*Provided information*.

::::::::

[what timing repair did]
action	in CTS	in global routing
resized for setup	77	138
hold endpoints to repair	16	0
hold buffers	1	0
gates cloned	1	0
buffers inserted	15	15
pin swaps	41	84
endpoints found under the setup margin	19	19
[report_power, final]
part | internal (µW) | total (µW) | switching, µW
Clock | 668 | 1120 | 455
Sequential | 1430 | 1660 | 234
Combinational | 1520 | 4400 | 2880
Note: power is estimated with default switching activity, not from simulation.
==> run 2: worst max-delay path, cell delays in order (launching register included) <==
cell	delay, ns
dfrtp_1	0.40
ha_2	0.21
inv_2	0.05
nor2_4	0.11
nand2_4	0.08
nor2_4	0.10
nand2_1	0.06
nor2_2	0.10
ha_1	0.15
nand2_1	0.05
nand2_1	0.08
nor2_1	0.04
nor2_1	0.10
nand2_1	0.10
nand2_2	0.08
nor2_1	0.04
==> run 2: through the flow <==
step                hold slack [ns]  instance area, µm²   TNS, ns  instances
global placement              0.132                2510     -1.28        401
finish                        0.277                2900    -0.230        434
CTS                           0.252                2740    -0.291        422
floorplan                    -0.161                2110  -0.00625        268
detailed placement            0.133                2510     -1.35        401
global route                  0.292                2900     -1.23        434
$ cat config.mk
export PLATFORM = sky130hd
export DESIGN_NAME = prefix_adder_pipe
export DESIGN_NICKNAME = d
export VERILOG_FILES = /design/src/rtl/adder_pkg.sv /design/src/rtl/pfx_level.sv /design/src/rtl/prefix_adder_pipe.sv
export SDC_FILE = /design/constraint.sdc
export NUM_CORES = 1
export LEC_CHECK = 0
export BUFFER_PORTS_ARGS = -buffer_cell sky130_fd_sc_hd__clkbuf_2
export CORE_MARGIN = 10
export CORE_UTILIZATION = 30
export DETAILED_ROUTE_END_ITERATION = 6
export GPL_ROUTABILITY_DRIVEN = 0
export HOLD_SLACK_MARGIN = 0.05
export PLACE_DENSITY = 0.47
export SYNTH_ARGS = -nofsm -noshare
export SYNTH_HDL_FRONTEND = slang
export SYNTH_SLANG_ARGS = --single-unit
$ cat constraint.sdc
create_clock -name clk -period 2.38 [get_ports clk]
set_input_delay 0.119 -clock clk [delete_from_list [all_inputs] [get_ports clk]]
set_output_delay 0.119 -clock clk [all_outputs]
set_load 0.005 [all_outputs]
$ cat src/rtl/adder_pkg.sv
// Shared constants and helpers for the pipelined parallel-prefix adder family.
package adder_pkg;

  typedef enum logic {
    OP_ADD = 1'b0,
    OP_SUB = 1'b1
  } op_e;

  function automatic int unsigned clog2(input int unsigned v);
    int unsigned r;
    r = 0;
    while ((32'd1 << r) < v) r++;
    return r;
  endfunction

  function automatic int unsigned pfx_levels(input int unsigned width);
    return clog2(width);
  endfunction

  // One operand register plus one register per group of lps prefix levels.
  function automatic int unsigned pipe_lat(input int unsigned width, input int unsigned lps);
    return 1 + (pfx_levels(width) + lps - 1) / lps;
  endfunction

endpackage

$ cat src/rtl/pfx_level.sv
// One combinational Kogge-Stone level: combine each node with the node SPAN below it.
module pfx_level
  import adder_pkg::*;
#(
  parameter int unsigned WIDTH = 32,
  parameter int unsigned SPAN  = 1
) (
  input  logic [WIDTH-1:0] g_in,
  input  logic [WIDTH-1:0] p_in,
  output logic [WIDTH-1:0] g_out,
  output logic [WIDTH-1:0] p_out
);

  always_comb begin
    g_out = g_in;
    p_out = p_in;
    for (int unsigned i = SPAN; i < WIDTH; i++) begin
      g_out[i] = g_in[i] | (p_in[i] & g_in[i-SPAN]);
      p_out[i] = p_in[i] & p_in[i-SPAN];
    end
  end

endmodule

$ cat src/rtl/prefix_adder_pipe.sv
// Pipelined Kogge-Stone adder/subtractor with valid/ready handshakes and tag passthrough.
module prefix_adder_pipe
  import adder_pkg::*;
#(
  parameter int unsigned WIDTH = 32,
  parameter int unsigned LPS   = 2,
  parameter int unsigned TAG_W = 4
) (
  input  logic             clk,
  input  logic             rst_n,
  input  logic             in_valid,
  output logic             in_ready,
  input  logic [WIDTH-1:0] a,
  input  logic [WIDTH-1:0] b,
  input  logic             cin,
  input  logic             op_sub,
  input  logic [TAG_W-1:0] tag_in,
  output logic             out_valid,
  input  logic             out_ready,
  output logic [WIDTH-1:0] sum,
  output logic             cout,
  output logic             ovf,
  output logic             zero,
  output logic [TAG_W-1:0] tag_out
);

  localparam int unsigned L  = pfx_levels(WIDTH);
  localparam int unsigned NG = (L + LPS - 1) / LPS;

  logic             advance;
  logic [WIDTH-1:0] bb;
  logic             c0;

  logic [WIDTH-1:0] st_g   [NG];
  logic [WIDTH-1:0] st_p   [NG];
  logic [WIDTH-1:0] st_x   [NG];
  logic             st_c0  [NG];
  logic             st_am  [NG];
  logic             st_bm  [NG];
  logic             st_v   [NG];
  logic [TAG_W-1:0] st_tag [NG];

  logic [WIDTH-1:0] in_g [L];
  logic [WIDTH-1:0] in_p [L];
  logic [WIDTH-1:0] lv_g [L];
  logic [WIDTH-1:0] lv_p [L];

  logic [WIDTH-1:0] fin_g;
  logic [WIDTH-1:0] sum_d;
  logic             cout_d;
  logic             ovf_d;

  assign advance  = !out_valid | out_ready;
  assign in_ready = advance;

  always_comb begin
    bb = (op_e'(op_sub) == OP_SUB) ? ~b : b;
    c0 = cin ^ op_sub;
  end

  // Carry-in is folded into bit 0's generate at the first level, so every
  // prefix G[i] already is the carry out of bit i.
  for (genvar k = 0; k < L; k++) begin : g_lvl
    if (k == 0) begin : g_first
      assign in_g[k] = {st_g[0][WIDTH-1:1], st_g[0][0] | (st_p[0][0] & st_c0[0])};
      assign in_p[k] = st_p[0];
    end else if ((k % LPS) == 0) begin : g_reg
      assign in_g[k] = st_g[k/LPS];
      assign in_p[k] = st_p[k/LPS];
    end else begin : g_chain
      assign in_g[k] = lv_g[k-1];
      assign in_p[k] = lv_p[k-1];
    end

    pfx_level #(
      .WIDTH (WIDTH),
      .SPAN  (1 << k)
    ) u_lvl (
      .g_in  (in_g[k]),
      .p_in  (in_p[k]),
      .g_out (lv_g[k]),
      .p_out (lv_p[k])
    );
  end

  always_comb begin
    fin_g  = lv_g[L-1];
    sum_d  = st_x[NG-1] ^ {fin_g[WIDTH-2:0], st_c0[NG-1]};
    cout_d = fin_g[WIDTH-1];
    // Same-sign operands whose result sign differs: equals carry[W-1]^carry[W-2].
    ovf_d  = ~(st_am[NG-1] ^ st_bm[NG-1]) & (sum_d[WIDTH-1] ^ st_am[NG-1]);
  end

  always_ff @(posedge clk or negedge rst_n) begin
    if (!rst_n) begin
      for (int unsigned j = 0; j < NG; j++) begin
        st_g[j]   <= '0;
        st_p[j]   <= '0;
        st_x[j]   <= '0;
        st_c0[j]  <= 1'b0;
        st_am[j]  <= 1'b0;
        st_bm[j]  <= 1'b0;
        st_v[j]   <= 1'b0;
        st_tag[j] <= '0;
      end
      out_valid <= 1'b0;
      sum       <= '0;
      cout      <= 1'b0;
      ovf       <= 1'b0;
      zero      <= 1'b0;
      tag_out   <= '0;
    end else if (advance) begin
      st_v[0] <= in_valid;
      if (in_valid) begin
        st_g[0]   <= a & bb;
        st_p[0]   <= a | bb;
        st_x[0]   <= a ^ bb;
        st_c0[0]  <= c0;
        st_am[0]  <= a[WIDTH-1];
        st_bm[0]  <= bb[WIDTH-1];
        st_tag[0] <= tag_in;
      end
      for (int unsigned j = 1; j < NG; j++) begin
        st_v[j] <= st_v[j-1];
        if (st_v[j-1]) begin
          st_g[j]   <= lv_g[j*LPS-1];
          st_p[j]   <= lv_p[j*LPS-1];
          st_x[j]   <= st_x[j-1];
          st_c0[j]  <= st_c0[j-1];
          st_am[j]  <= st_am[j-1];
          st_bm[j]  <= st_bm[j-1];
          st_tag[j] <= st_tag[j-1];
        end
      end
      out_valid <= st_v[NG-1];
      // Bubbles leave the output fields at their last held value.
      if (st_v[NG-1]) begin
        sum     <= sum_d;
        cout    <= cout_d;
        ovf     <= ovf_d;
        zero    <= (sum_d == '0);
        tag_out <= st_tag[NG-1];
      end
    end
  end

endmodule

==> flow_summary.toml <==
[worst_setup_path]
crit_path_max_fanout = 23
ff2ff_path_depth = 5
startpoint_type = "flip-flop"
critPathArrivalTime_ns = 2.22
critical_path_class = "flip-flop to flip-flop"
ff2ff_setup_slack_ns = 0.57
r2r-end = "st_x[45]$_DFFE_PN0P_"
crit_path_end_kind = "flip-flop"
required_ns = 2.79
timing.rr.start = "out_valid$_DFFE_PN0N_"

[finish]
multiInputGateArea_mm2 = 0.00603
drive_above_1_share = 0.254
final_common_cell = "dfrtp_1"
design_area_mm2 = 0.0181
utilization = 0.369
final_cell_mix = "dfrtp_1, mux2_2, nand2_1"
filler_cell_count = 4878
seq_area_mm2 = 0.00831
nets = 1584
area_delta_synth_final_pct = 21.5

[synth]
ys.flop_type = "dfrtp_1"
synth_enable_flop_cells = 0
ys_seq_area_frac = 0.558
synth_nets = 1414
netlist-cell-type-count = 31
syn_avg_cell_area_um2 = 11.7
yosys_warnings = 0
synthArstFlopShare = 1.00
synthCells = 1276
syn_area_mm2 = 0.0149
ys_ff_latch = 332

[floorplan]
die_h_um = 243
die-area_mm2 = 0.0589
start_util = 0.304
die_w_um = 243
core_area_mm2 = 0.0490
placementRows = 81
num_io_pins = 115

[routing]
ant_nets = 0
detail_route.first_pass.iterations = 4
wl_um = 38200
vias = 9688
avgViaCountPerCell = 4.53
drt-initial-drc-count = 520
wl_per_cell_um = 17.9
drc = 0

[clock_tree]
clock_path_buffers = 3
post-cts-setup-buffer-count = 0
cts_resized = 0
cts-root-buf = "clkbuf_16"
cts_tree = "built"
hold_buffers = 60
clock_latency_ns = 0.53
clock-sinks = 332
h-tree-depth = 2
cts_made_buffers = 38
clk_pin_slew_worst_paths_ns = 0.06

[power]
pwr-share-clk = 0.256
p_comb_frac = 0.290
p_int_uw = 14600
seq_power_share = 0.455
ir_worst_vdd_v = 0.000467
power_switching_uw = 7660
finalPower_uw = 22200
switching_share = 0.344
p_per_area_mw_per_mm2 = 1230
power_leakage_uw = 0.00863

[global_routing]
antenna_found_initial = 1
grt_max_degree = 94
grt_pass1_vias = 10232
grt_pass1_wl_um = 61300
track_usage = 0.130
overflow = 0

[worst_hold_path]
worstHoldStart = "b[27]"
min_path_type = "primary input to flip-flop"
hold_depth = 5
holdPathEnd = "in_p[155]$_DFFE_PN0P_"

[run]
maxCapViolCount = 0

[sta]
fin_skew_ns = 0.0151
worst_pin_slew_ns = 0.574
maxSlewHeadroom = 0.617
final_max_slew_viol_count = 0
fmax_mhz = 553
hold_violations = 0
post-route-period-util = 0.760
holdWs_ns = 0.0594
min_period_ns = 1.81
grt_setup_unrepaired = "no"
setup_viol = 0
setup_tns_ns = 0

[status]
status = "finished clean"

[place]
port_buffers = 114
hpwl_um = 28100
placed_area_mm2 = 0.0163
==> metrics by stage <==
step                      setup WS [ns]  instances
after global placement            0.573       2010
after detailed placement          0.542       2010
after global routing              0.456       2137
after CTS                         0.554       2136
after floorplan                   0.881       1276
final                             0.570       2137
==> cell usage after synthesis (6+ instances only) <==
| cell | n | share of area |
|---|---|---|
| dfrtp_1 | 332 | 0.56 |
| nand4_1 | 27 | 0.011 |
| nor2_1 | 10 | 0.0025 |
| a21oi_1 | 66 | 0.022 |
| buf_2 | 28 | 0.0094 |
| clkbuf_1 | 20 | 0.0050 |
| nand3_1 | 6 | 0.0020 |
| nand2_1 | 165 | 0.042 |
| ha_1 | 64 | 0.054 |
| a22o_1 | 8 | 0.0047 |
| o31ai_1 | 16 | 0.0081 |
| xor2_1 | 46 | 0.027 |
| buf_4 | 12 | 0.0061 |
| a21o_1 | 61 | 0.031 |
| xnor2_1 | 19 | 0.011 |
| o21ai_0 | 138 | 0.046 |
| inv_1 | 65 | 0.016 |
| mux2_2 | 180 | 0.14 |
==> worst max path at each step <==
stage / from / endpoint / slack [ns]
final: out_valid$_DFFE_PN0N_ / st_x[45]$_DFFE_PN0P_ / 0.57
after detailed placement: out_valid$_DFFE_PN0N_ / st_x[45]$_DFFE_PN0P_ / 0.54
after global placement: in_g[15]$_DFFE_PN0P_ / zero$_DFFE_PN0P_ / 0.57
after global routing: out_valid$_DFFE_PN0N_ / st_x[39]$_DFFE_PN0P_ / 0.46
after floorplan: out_valid$_DFFE_PN0N_ / in_g[11]$_DFFE_PN0P_ / 0.88
after CTS: out_valid$_DFFE_PN0N_ / st_x[45]$_DFFE_PN0P_ / 0.55
==> flip-flops by register name, indices dropped and copies added, names as in the netlist <==
register   count
st_bm          3
st_x          96
st_tag        12
in_p          76
st_g           1
st_am          3
sum           32
out_valid      1
st_c0          3
tag_out        4
st_v           3
ovf            1
cout           1
in_g          95
zero           1
==> routing by layer <==
layer / GRT usage / vias up / routed length (µm)
li1: - / 4741 / -
met1: 0.182 / 4737 / 18700
met2: 0.199 / 163 / 17000
met3: 0.0283 / 47 / 1900
met4: 0.0316 / 0 / 669
met5: 0 / - / 0
==> cell families (layout without fill, tap and decap cells) <==
group / count (synthesis) / after routing / share of synthesized area
compound gates: 292 / 292 / 0.114
xor+xnor: 65 / 65 / 0.0383
fa+ha+maj: 64 / 64 / 0.0538
buf+inv: 127 / 323 / 0.0381
flops: 332 / 332 / 0.558
mux: 180 / 180 / 0.136
other cells: 0 / 1 / 0
simple gates: 216 / 216 / 0.0617
==> final cells by class <==
cell class | count | share of cell area
diodes | 1 | 0.000138
clock buffers | 58 | 0.0636
clock inverters | 8 | 0.00360
inverters | 66 | 0.0138
multi-input cells | 817 | 0.333
flip-flops and latches | 332 | 0.459
well taps | 664 | 0.0459
repair buffers | 191 | 0.0800
==> power groups by stage <==
stage	clock network [µW]	logic (µW)	registers, µW
6_report	5690	6440	10100
5_1_grt	6100	7290	10400
4_1_cts	5890	6580	10200
3_5_place_dp	0	6470	10300
3_3_place_gp	0	6370	10200
2_1_floorplan	0	4710	9170
==> worst max-delay path, stage by stage (launching register included) <==
cell and delay, ns:
dfrtp_1 0.34, nor2b_4 0.21, inv_4 0.10, nand2_4 0.37, buf_4 0.32, mux2_2 0.36
Power figures use the tool's default switching activity.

::::::::

*Your assignment*.
In the material above, transcribe exactly the lines beginning at the one with "[worst_setup_path]" and ending at the one with "nets = 1584", both included.

*Exercise output*.
[worst_setup_path]
crit_path_max_fanout = 23
ff2ff_path_depth = 5
startpoint_type = "flip-flop"
critPathArrivalTime_ns = 2.22
critical_path_class = "flip-flop to flip-flop"
ff2ff_setup_slack_ns = 0.57
r2r-end = "st_x[45]$_DFFE_PN0P_"
crit_path_end_kind = "flip-flop"
required_ns = 2.79
timing.rr.start = "out_valid$_DFFE_PN0N_"

[finish]
multiInputGateArea_mm2 = 0.00603
drive_above_1_share = 0.254
final_common_cell = "dfrtp_1"
design_area_mm2 = 0.0181
utilization = 0.369
final_cell_mix = "dfrtp_1, mux2_2, nand2_1"
filler_cell_count = 4878
seq_area_mm2 = 0.00831
nets = 1584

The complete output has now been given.